とある私の知人に、とても感情が豊かで、とても魅力的な人がいます。

 

その知人、ここのところ無感動になっているらしいです。

いつごろからなのか詳しくはわかりませんが、おそらく数年前からでしょうか。

 

 

さて、昨夜からずっとサッカー日本代表W杯出場決定というニュースが流れています。

私、本当に久しぶりに日本代表の試合を丸々一試合テレビで観ることに成功しました。

 

一時はテレビ観戦では飽き足らず、スタジアムにも足を運んで観るくらい、けっこうちゃんと応援していたんですが、ここしばらくは、(いろんなことがあって)サッカー観戦の機会が減ったこともありますし、(いろんなことがあって)邪念なしに観ることが難しくなっていたため、わりと長い期間、きちんと観ることができないでいました。

 

が、今回は、直前までまったく意識していなかったのですが、(さらにいろんなことがあって、)W杯もかかった試合だし、久しぶりにじっくり観てみようかと。

 

で、ご存じの通り、最後の最後に本田選手がPKを決めて引き分け、W杯出場を決めたのでした。

 

さて、本田選手と言えば星稜高校です。

彼は高校3年の選手権でベスト4まで行っています。

 

私は当時、国見高校渡邉千真選手に注目していまして、何人かの知人とともに準決勝の試合を国立競技場に観に行きました。

渡邉選手が登場したのは第1試合でした。

国見高校も奮闘していましたが、惜しくも負けてしまいました。

渡邉選手も本来の力を発揮しきれなかった印象でした。

ちなみに渡邉選手はその後、大学に進学し、卒業後は横浜F・マリノスに入団、今はFC東京でプレーしています。高校でも注目されていましたが、大学でも堂々たる結果を残し、プロ入り後も成長を続け、今では一流の選手となりました。

 

話は戻りまして、第1試合終了後、さほど間を空けずに第2試合が行われました。

せっかくなので、この試合も観ました。おまけのつもりでした。

そこに本田選手がいました。

試合中、終始目立っていました。

プレーの質が高いというよりは、存在感があるという印象でした。

明らかにまわりの選手とは一線を画する存在感を持っていました。

第1試合も含め、この日に試合をした4チームには、渡邉選手はじめ後にプロになる選手がいましたが、明らかに他とは異なる存在感でした。
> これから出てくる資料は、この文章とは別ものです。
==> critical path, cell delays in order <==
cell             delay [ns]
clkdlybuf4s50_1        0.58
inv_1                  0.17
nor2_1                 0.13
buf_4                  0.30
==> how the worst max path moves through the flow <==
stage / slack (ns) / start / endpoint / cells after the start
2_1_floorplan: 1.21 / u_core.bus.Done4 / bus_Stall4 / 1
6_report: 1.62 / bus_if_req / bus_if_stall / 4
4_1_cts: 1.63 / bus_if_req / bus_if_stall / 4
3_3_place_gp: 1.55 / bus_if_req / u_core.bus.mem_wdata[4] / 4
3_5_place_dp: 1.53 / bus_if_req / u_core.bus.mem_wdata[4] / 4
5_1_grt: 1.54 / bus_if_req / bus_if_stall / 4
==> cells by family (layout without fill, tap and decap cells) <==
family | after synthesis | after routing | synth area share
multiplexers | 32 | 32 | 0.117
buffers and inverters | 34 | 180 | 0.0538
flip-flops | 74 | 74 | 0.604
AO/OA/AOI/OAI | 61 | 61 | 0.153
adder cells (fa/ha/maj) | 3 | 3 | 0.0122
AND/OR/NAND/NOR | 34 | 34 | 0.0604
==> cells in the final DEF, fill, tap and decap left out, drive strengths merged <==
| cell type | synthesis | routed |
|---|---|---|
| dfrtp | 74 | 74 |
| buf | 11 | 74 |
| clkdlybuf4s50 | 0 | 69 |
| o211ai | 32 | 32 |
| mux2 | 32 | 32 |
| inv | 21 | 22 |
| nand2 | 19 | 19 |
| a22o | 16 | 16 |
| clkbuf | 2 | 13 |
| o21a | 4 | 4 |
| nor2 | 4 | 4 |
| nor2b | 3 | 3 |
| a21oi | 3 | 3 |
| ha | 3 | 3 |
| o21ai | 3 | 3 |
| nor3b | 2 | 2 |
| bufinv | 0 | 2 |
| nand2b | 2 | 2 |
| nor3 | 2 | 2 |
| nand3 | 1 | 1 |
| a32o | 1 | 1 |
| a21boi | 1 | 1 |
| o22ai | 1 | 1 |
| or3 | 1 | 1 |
File: src/rtl/timing_pkg.sv
// Shared constants for the T-state sequencer: T-state indices and interrupt vector codes.
package timing_pkg;

    localparam int T1_IDX = 0;
    localparam int T2_IDX = 1;
    localparam int T3_IDX = 2;

    localparam logic [1:0] VEC_IRQ = 2'b00;
    localparam logic [1:0] VEC_NMI = 2'b01;
    localparam logic [1:0] VEC_RES = 2'b10;

    // One-hot encoding for T-state index idx (0 = T1).
    function automatic logic [31:0] t_onehot(input int idx);
        return 32'd1 << idx;
    endfunction

endpackage
$ cat config.mk
export PLATFORM = sky130hd
export DESIGN_NAME = bit_serial_adder
export DESIGN_NICKNAME = d
export VERILOG_FILES = /design/src/rtl/bsa_pkg.sv /design/src/rtl/serial_fa_slice.sv /design/src/rtl/bit_serial_adder.sv
export SDC_FILE = /design/constraint.sdc
export NUM_CORES = 1
export LEC_CHECK = 0
export ABC_AREA = 1
export CORE_MARGIN = 5
export CORE_UTILIZATION = 54
export CTS_CLUSTER_SIZE = 8
export DETAILED_ROUTE_END_ITERATION = 12
export GPL_TIMING_DRIVEN = 0
export PLACE_DENSITY = 0.94
export SLEW_MARGIN = 40
export SYNTH_ARGS = -nofsm -noshare
export SYNTH_HDL_FRONTEND = slang
export SYNTH_SLANG_ARGS = --single-unit
$ cat constraint.sdc
create_clock -name CLK -period 2.2 [get_ports CLK]
set_input_delay 0.22 -clock CLK [delete_from_list [all_inputs] [get_ports CLK]]
set_output_delay 0.22 -clock CLK [all_outputs]
set_load 0.005 [all_outputs]
$ cat src/rtl/bsa_pkg.sv
// Shared constants and state encoding for the bit-serial adder.
package bsa_pkg;

  localparam int BSA_WIDTH_DEF = 8;

  typedef enum logic [1:0] {
    S_IDLE = 2'b00,
    S_RUN  = 2'b01,
    S_DONE = 2'b10
  } bsa_state_e;

endpackage

$ cat src/rtl/serial_fa_slice.sv
// One-bit full-adder slice used once per clock by the serial datapath; purely combinational.
module serial_fa_slice (
  input  logic A,
  input  logic B,
  input  logic C,
  output logic YS,
  output logic YC
);

  assign YS = A ^ B ^ C;
  assign YC = (A & B) | (A & C) | (B & C);

endmodule
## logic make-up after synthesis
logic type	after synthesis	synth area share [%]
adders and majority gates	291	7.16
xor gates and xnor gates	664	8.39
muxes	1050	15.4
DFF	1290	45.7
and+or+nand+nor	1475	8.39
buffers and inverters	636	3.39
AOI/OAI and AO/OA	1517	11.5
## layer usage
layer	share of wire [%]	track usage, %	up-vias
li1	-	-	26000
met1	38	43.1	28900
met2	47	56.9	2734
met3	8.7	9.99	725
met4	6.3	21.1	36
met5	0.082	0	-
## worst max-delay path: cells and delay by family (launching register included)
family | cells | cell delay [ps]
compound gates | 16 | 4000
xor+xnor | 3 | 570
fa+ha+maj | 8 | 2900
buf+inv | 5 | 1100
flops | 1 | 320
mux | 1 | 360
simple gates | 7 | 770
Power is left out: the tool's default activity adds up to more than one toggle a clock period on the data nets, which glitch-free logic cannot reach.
$ cat config.mk
export PLATFORM = sky130hd
export DESIGN_NAME = encoder_8to3_latched
export DESIGN_NICKNAME = d
export VERILOG_FILES = /design/src/rtl/encoder_pkg.sv /design/src/rtl/encoder_8to3_latched_debouncer.sv /design/src/rtl/encoder_8to3_latched.sv
export SDC_FILE = /design/constraint.sdc
export NUM_CORES = 1
export LEC_CHECK = 0
export ABC_AREA = 1
export CORE_UTILIZATION = 34
export DETAILED_ROUTE_END_ITERATION = 10
export SYNTH_ARGS = -nofsm -noshare
export SYNTH_HDL_FRONTEND = slang
export SYNTH_SLANG_ARGS = --single-unit
$ cat constraint.sdc
create_clock -name clk -period 1.6 [get_ports clk]
set_input_delay 0.24 -clock clk [delete_from_list [all_inputs] [get_ports clk]]
set_output_delay 0.24 -clock clk [all_outputs]
set_load 0.02 [all_outputs]
$ cat src/rtl/encoder_pkg.sv
// -----------------------------------------------------------------------------
// encoder_pkg
//   Shared definitions for the 8-to-3 latched encoder:
//     - FSM state encoding for the report handshake
//     - packed report record (code + multi_hot)
//     - prio8()       : index of the highest set bit of an 8-bit vector
//     - multi_hot8()  : true when more than one bit of the vector is set
//     - make_report() : bundles both of the above into one report record
//   The helper functions are kept here so that decoder-side benches and
//   other consumers can share the exact same encode rules.
// -----------------------------------------------------------------------------
`timescale 1ns/1ps
package encoder_pkg;

   // FSM states, kept as plain 2-bit constants for compatibility with older
   // blocks that compare state codes numerically.
   localparam logic [1:0] ST_IDLE         = 2'd0;
   localparam logic [1:0] ST_REPORT       = 2'd1;
   localparam logic [1:0] ST_WAIT_RELEASE = 2'd2;

   localparam int unsigned LINES  = 8;
   localparam int unsigned CODE_W = 3;

   typedef struct packed {
      logic [CODE_W-1:0] code;
      logic              multi_hot;
   } report_t;

   // Highest set bit wins. Scanning upward lets later (higher) hits
   // overwrite earlier ones. An all-zero vector yields 0, but callers only
   // invoke this with a nonzero vector.
   function automatic logic [CODE_W-1:0] prio8(input logic [LINES-1:0] v);
      logic [CODE_W-1:0] idx;
      idx = '0;
      for (int i = 0; i < LINES; i++) begin
         if (v[i]) begin
            idx = CODE_W'(i);
         end
      end
      return idx;
   endfunction

   // Clearing the lowest set bit leaves something behind only when at least
   // two bits were set, which is exactly popcount(v) > 1.
   function automatic logic multi_hot8(input logic [LINES-1:0] v);
      logic [LINES-1:0] low_cleared;
      low_cleared = v & (v - LINES'(1));
      return (low_cleared != '0);
   endfunction

   function automatic report_t make_report(input logic [LINES-1:0] v);
      report_t r;
      r.code      = prio8(v);
      r.multi_hot = multi_hot8(v);
      return r;
   endfunction

endpackage

$ cat src/rtl/encoder_8to3_latched_debouncer.sv
// -----------------------------------------------------------------------------
// input_debouncer
//   Brings WIDTH asynchronous lines into the clk domain and only accepts a
//   new vector after it has stayed unchanged for DEBOUNCE_CYCLES cycles.
//
//   Ports
//     clk      in   1      system clock, rising edge
//     rst      in   1      synchronous active-high reset, clears all state
//     raw      in   WIDTH  asynchronous input lines
//     db       out  WIDTH  debounced vector
//
//   Timing: a stable change on raw reaches db SYNC_STAGES+DEBOUNCE_CYCLES
//   edges after the first edge that samples it.
// -----------------------------------------------------------------------------
`timescale 1ns/1ps
module input_debouncer #(
   parameter int unsigned WIDTH           = 8,
   parameter int unsigned SYNC_STAGES     = 2,
   parameter int unsigned DEBOUNCE_CYCLES = 4,
   parameter int unsigned CNT_W           = 16
) (
   input  logic             clk,
   input  logic             rst,
   input  logic [WIDTH-1:0] raw,
   output logic [WIDTH-1:0] db
);

   localparam logic [CNT_W-1:0] CNT_LAST = CNT_W'(DEBOUNCE_CYCLES - 1);

   // sync_p0 is the metastability-capture stage; the last element is the
   // only one the rest of the logic may look at.
   logic [WIDTH-1:0] sync_p0 [SYNC_STAGES];
   logic [WIDTH-1:0] sync_out;
   logic [WIDTH-1:0] cand_p1;
   logic [CNT_W-1:0] cnt_p1;

   // Stage 0: synchroniser chain
   always_ff @(posedge clk) begin
      if (rst) begin
         for (int s = 0; s < SYNC_STAGES; s++) begin
            sync_p0[s] <= '0;
         end
      end else begin
         sync_p0[0] <= raw;
         for (int s = 1; s < SYNC_STAGES; s++) begin
            sync_p0[s] <= sync_p0[s-1];
         end
      end
   end

   assign sync_out = sync_p0[SYNC_STAGES-1];

   // Stage 1: candidate tracking and stability counter.
   // Any difference between the synchronised lines and the candidate restarts
   // the count, so a glitch shorter than DEBOUNCE_CYCLES never reaches db.
   // Once the count reaches its last value it parks there, which keeps db
   // loading the same candidate every cycle without wrapping.
   always_ff @(posedge clk) begin
      if (rst) begin
         cand_p1 <= '0;
         cnt_p1  <= '0;
         db      <= '0;
      end else if (sync_out != cand_p1) begin
         cand_p1 <= sync_out;
         cnt_p1  <= '0;
      end else if (cnt_p1 == CNT_LAST) begin
         db <= cand_p1;
      end else begin
         cnt_p1 <= cnt_p1 + CNT_W'(1);
      end
   end

endmodule

$ cat src/rtl/encoder_8to3_latched.sv
// -----------------------------------------------------------------------------
// encoder_8to3_latched
//   Debounced 8-to-3 priority encoder with a valid/ready report interface.
//   One report is issued per press/release cycle of the input lines: the code
//   is captured when the debounced vector first becomes nonzero, held until
//   the consumer accepts it, and no further report is made until every line
//   has been released.
//
//   Ports
//     clk         in   1  system clock, rising edge
//     rst         in   1  synchronous active-high reset, clears all state
//     in_lines    in   8  raw asynchronous lines, bit i maps to code i
//     code_ready  in   1  consumer accepts the report when code_valid=1
//     code        out  3  highest set debounced line at capture time
//     code_valid  out  1  a report is pending acceptance
//     multi_hot   out  1  more than one line was set at capture time
//     any_active  out  1  registered (debounced vector != 0)
//
//   code and multi_hot keep their last values after acceptance; consumers
//   must qualify them with code_valid.
// -----------------------------------------------------------------------------
`timescale 1ns/1ps
module encoder_8to3_latched
   import encoder_pkg::*;
#(
   parameter int unsigned SYNC_STAGES     = 2,
   parameter int unsigned DEBOUNCE_CYCLES = 4,
   parameter int unsigned CNT_W           = 16
) (
   input  logic       clk,
   input  logic       rst,
   input  logic [7:0] in_lines,
   input  logic       code_ready,
   output logic [2:0] code,
   output logic       code_valid,
   output logic       multi_hot,
   output logic       any_active
);

   logic [7:0] db;
   logic [1:0] state;
   report_t    rpt;

   input_debouncer #(
      .WIDTH           (8),
      .SYNC_STAGES     (SYNC_STAGES),
      .DEBOUNCE_CYCLES (DEBOUNCE_CYCLES),
      .CNT_W           (CNT_W)
   ) u_debouncer (
      .clk (clk),
      .rst (rst),
      .raw (in_lines),
      .db  (db)
   );

   assign rpt = make_report(db);

   // Stage 2: report FSM and handshake.
   // REPORT ignores db entirely, so a release before acceptance cannot
   // cancel or alter a pending report. WAIT_RELEASE blocks re-reporting
   // until the debounced vector is fully clear.
   always_ff @(posedge clk) begin
      if (rst) begin
         state      <= ST_IDLE;
         code       <= '0;
         multi_hot  <= 1'b0;
         code_valid <= 1'b0;
         any_active <= 1'b0;
      end else begin
         any_active <= (db != '0);
         case (state)
            ST_IDLE: begin
               if (db != '0) begin
                  code       <= rpt.code;
                  multi_hot  <= rpt.multi_hot;
                  code_valid <= 1'b1;
                  state      <= ST_REPORT;
               end
            end
            ST_REPORT: begin
               if (code_valid && code_ready) begin
                  code_valid <= 1'b0;
                  state      <= ST_WAIT_RELEASE;
               end
            end
            ST_WAIT_RELEASE: begin
               if (db == '0) begin
                  state <= ST_IDLE;
               end
            end
            default: begin
               // Unreachable encoding: recover to a clean idle.
               code_valid <= 1'b0;
               state      <= ST_IDLE;
            end
         endcase
      end
   end

endmodule

==> key figures <==
Outcome
  – Status: finished clean

Timing
  – Final Hold Fails: 0
  – Post-route clock period utilization: 95.8%
  – Setup TNS: 0 ps
  – Worst-Margin Slew: 475 ps
  – WHS: 408 ps
  – Fmax: 652 MHz
  – Min Clock Period, post-route: 1530 ps
  – Final setup viols: 0
  – Layout Skew: 9.34 ps
  – Slew Viols, Final: 0
  – Max-slew headroom: 68.3%

Synth
  – Yosys warns: 0
  – Yosys top cell by area: dfxtp_1
  – Synth Register Bits: 56
  – Synth area leaders: dfxtp_1 45%, nand2_1 13%, inv_1 11%
  – Post-Synthesis Cell Area: 2490 um^2
  – Post-synth EDFFs: 0
  – Post-synth ARST share: 0%
  – Synth Net Count: 374
  – Synth cell count leaders: 85 x nand2_1, 72 x inv_1, 63 x nor2_1
  – Seq/Total Area, Yosys: 45.1%
  – Distinct cells, synth: 26
  – Avg Synthesized Cell Area: 6.87 um^2
  – Top cell type's share of synthesized area: 45.1%
  – Cells after Synth: 362
  – Prevailing post-synth register cell: dfxtp_1
  – Count leader, synth: nand2_1

Global route
  – Total global-route track usage: 12.3%
  – Largest net degree at the start of global routing: 29
  – Vias in the first global route: 1760
  – Total grt overflow: 0
  – Initial antenna violation count: 0
  – First-pass GRT wire length: 7440 um

Critical path
  – WS Path Type: reg -> out
  – R2r startpoint: u_debouncer.cnt_p1[2]
  – Bufs and invs on worst path: 1
  – Worst path max stage delay: 610 ps
  – CP Data Required Time: 1360 ps
  – CP endpoint kind: output port
  – Setup crit start: code_valid
  – Cell breakdown of the critical path: clkdlybuf4s50_1
  – Crit path DAT: 1290 ps
  – Crit path max-delay family: buffers and inverters
  – Startpoint types: flip-flop
  – Internal reg-to-reg setup slack: 130 ps
  – Max FO, Critical Path: 3
  – Slowest stage cell, crit path: clkdlybuf4s50_1

Detailed routing
  – ANT nets after route: 0
  – Routed WL: 4170 um
  – Routed WL per cell: 8.69 um
  – Pre-antenna DRT Iters: 4
  – Iteration-0 DRC Markers: 105
  – DR vias/cell: 4.18
  – Total number of vias: 2008
  – # DRC: 0

Worst hold path
  – Worst Hold Launch: u_debouncer.sync_p0[0][5]
  – Worst min path class: reg -> reg

Clock network
  – Hold-fix buffers at CTS: 0
  – Htree depth: 2
  – TritonCTS clock tree: done
  – CTS max path bufs: 2
  – Worst skew pair latency: 320 ps
  – Root Buffer: clkbuf_8
  – Clock sink count: 56
  – Cts bufs inserted: 5
  – Clock transition at path regs: 110 ps

Place
  – Final HPWL DP: 2980 um
  – Dpl cells: 471
  – PortBufs: 16
  – Gpl congestion: 0.797

Power
  – Total power: 0.00244 W
  – Pleak: 1.27 nW
  – Peak VDD IR: 0.000451 V
  – Pwr/cell area: 846 nW/um^2

Floorplan
  – Row cnt: 30
  – Initial core utilization: 35.8%
  – Vert. Die Dim: 87.5 um
  – Die X: 87.5 um
  – CORE AREA: 6940 um^2
  – Die Area: 7660 um^2
  – Num ports: 17

Layout
  – Layout overhead on the synthesized area: 16.1%
  – Finished Layout Cells: 480
  – Ant diodes: 0
  – Layout net count: 395
  – Layout cells sized above 1: 9.11%

Run
  – Max-cap violation count: 0
-- timing repair --
action                                 in CTS  in global routing
endpoints found under the hold margin       0                  0
buffers inserted                            0                  1
gates resized for setup                     0                  8
setup endpoints to repair                   0                 11
-- metrics by stage --
| stage | instance area [um^2] | worst slack (ps) | util [%] |
|---|---|---|---|
| after floorplan | 2490 | 209 | - |
| after global placement | 2760 | 104 | 39.7 |
| after detailed placement | 2760 | 63.4 | 39.7 |
| after CTS | 2850 | 38.2 | 41.1 |
| after global routing | 2890 | -1.59 | 41.5 |
| final | 2890 | 66.9 | 41.5 |
-- sequential cells by signal, summed over array words and instances, names as in the netlist --
name                 cells
u_debouncer.cand_p1      8
u_debouncer.db           8
code_valid               1
code                     3
u_debouncer.cnt_p1      16
multi_hot                1
any_active               1
state                    2
u_debouncer.sync_p0     16
-- metal layers --
layer	track usage, %	part of all wire [%]
met5	0	0
met1	15.1	51
met4	5.81	2.1
met3	2.84	2.7
met2	20.3	44
-- kinds of logic (layout without fill, tap and decap cells) --
family	after synthesis	in the layout	share of synthesized area [%]
buf+inv	81	103	12.5
xor+xnor	6	6	2.11
fa+ha+maj	1	1	0.503
flops	56	56	45.1
simple gates	189	189	33.3
compound gates	29	29	6.49
-- where the power goes --
group	leakage [nW]	internal, W	switching [W]
logic	0.764	0.0000635	0.0000954
registers	0.457	0.00142	0.0000128
clock network	0.0511	0.000332	0.000517
total	1.27	0.00182	0.000625
-- final cells by class --
class	instances	area, um^2
Clock buffer	5	68.8
Tap cell	96	120
Timing Repair Buffer	19	183
Sequential cell	56	1130
Multi-Input combinational cell	225	1070
Fill cell	725	4060
Clock inverter	3	28.8
Inverter	76	285
-- worst paths after layout --
path / endpoint / cells past startpoint
worst min-delay path: u_debouncer.sync_p0[0][13] / 2
worst max register to register: u_debouncer.cnt_p1[15] / 6
worst min register to register: u_debouncer.sync_p0[0][13] / 2
worst max-delay path: code_valid / 1
-- cell usage in the layout (no fill, tap or decap), drive strengths merged, types with 2 or more instances in the layout --
master	instances
a21oi	14
nor2	71
clkdlybuf4s50	16
nor3	2
o21ai	11
inv	79
buf	3
xor2	6
nand2	90
nand4	6
nand3	19
clkbuf	5
dfxtp	56
o22ai	2
Note: power is estimated with default switching activity, not from simulation.
## config.mk

```make
export PLATFORM = sky130hd
export DESIGN_NAME = imem_loader
export DESIGN_NICKNAME = d
export VERILOG_FILES = /design/src/rtl/imem_loader.sv
export SDC_FILE = /design/constraint.sdc
export NUM_CORES = 2
export LEC_CHECK = 0
export ABC_AREA = 1
export BUFFER_PORTS_ARGS = -buffer_cell sky130_fd_sc_hd__buf_2
export CAP_MARGIN = 25
export CORE_ASPECT_RATIO = 1.25
export CORE_MARGIN = 2
export CORE_UTILIZATION = 42
export CTS_CLUSTER_DIAMETER = 60
export CTS_CLUSTER_SIZE = 14
export DETAILED_ROUTE_END_ITERATION = 7
export GPL_TIMING_DRIVEN = 0
export PLACE_DENSITY_LB_ADDON = 0.05
export SETUP_SLACK_MARGIN = 0.4
export SKIP_CTS_REPAIR_TIMING = 1
export SLEW_MARGIN = 30
export SYNTH_ARGS = -nofsm -noshare
export SYNTH_HDL_FRONTEND = slang
export SYNTH_SLANG_ARGS = --single-unit
```

## constraint.sdc

```tcl
create_clock -name clock -period 9.25 [get_ports clock]
set_clock_uncertainty 0.2 [all_clocks]
set_input_delay 0.4625 -clock clock [delete_from_list [all_inputs] [get_ports clock]]
set_output_delay 0.4625 -clock clock [all_outputs]
set_load 0.005 [all_outputs]
```
`config.mk`:
```
export PLATFORM = sky130hd
export DESIGN_NAME = num_ascii_serializer
export DESIGN_NICKNAME = d
export VERILOG_FILES = /design/src/rtl/num_ascii_serializer.sv
export SDC_FILE = /design/constraint.sdc
export NUM_CORES = 1
export LEC_CHECK = 0
export ABC_AREA = 0
export BUFFER_PORTS_ARGS = -buffer_cell sky130_fd_sc_hd__buf_4
export CORE_ASPECT_RATIO = 1.1
export CORE_MARGIN = 2
export CORE_UTILIZATION = 40
export CTS_BUF_LIST = sky130_fd_sc_hd__clkbuf_4 sky130_fd_sc_hd__clkbuf_8 sky130_fd_sc_hd__clkbuf_16
export DETAILED_ROUTE_END_ITERATION = 12
export GPL_TIMING_DRIVEN = 0
export PLACE_DENSITY = 0.65
export RECOVER_POWER = 100
export SLEW_MARGIN = 25
export SYNTH_ARGS = -nofsm -noshare
export SYNTH_HDL_FRONTEND = slang
export SYNTH_SLANG_ARGS = --single-unit
```
`constraint.sdc`:
```
create_clock -name clk -period 3.51 [get_ports clk]
set_input_delay 0.8775 -clock clk [delete_from_list [all_inputs] [get_ports clk]]
set_output_delay 0.8775 -clock clk [all_outputs]
set_load 0.05 [all_outputs]
```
大げさでなく、試合を観た人のほとんどが同じように感じていてもおかしくないと私は思っています。それほど圧倒的でした。

試合は、後半ロスタイムに追いつくも、PK戦で惜敗。

しかしながら、私も、一緒に行った知人たちも、しばらくは本田選手に出会えた興奮を隠せませんでした。

数えきれないほどスポーツ観戦に出かけておりますが、この時の衝撃は5本の指に入るものでした。

 

そんな思い出深い本田選手が、すっかり日本代表の絶対的なエースになっているわけです。 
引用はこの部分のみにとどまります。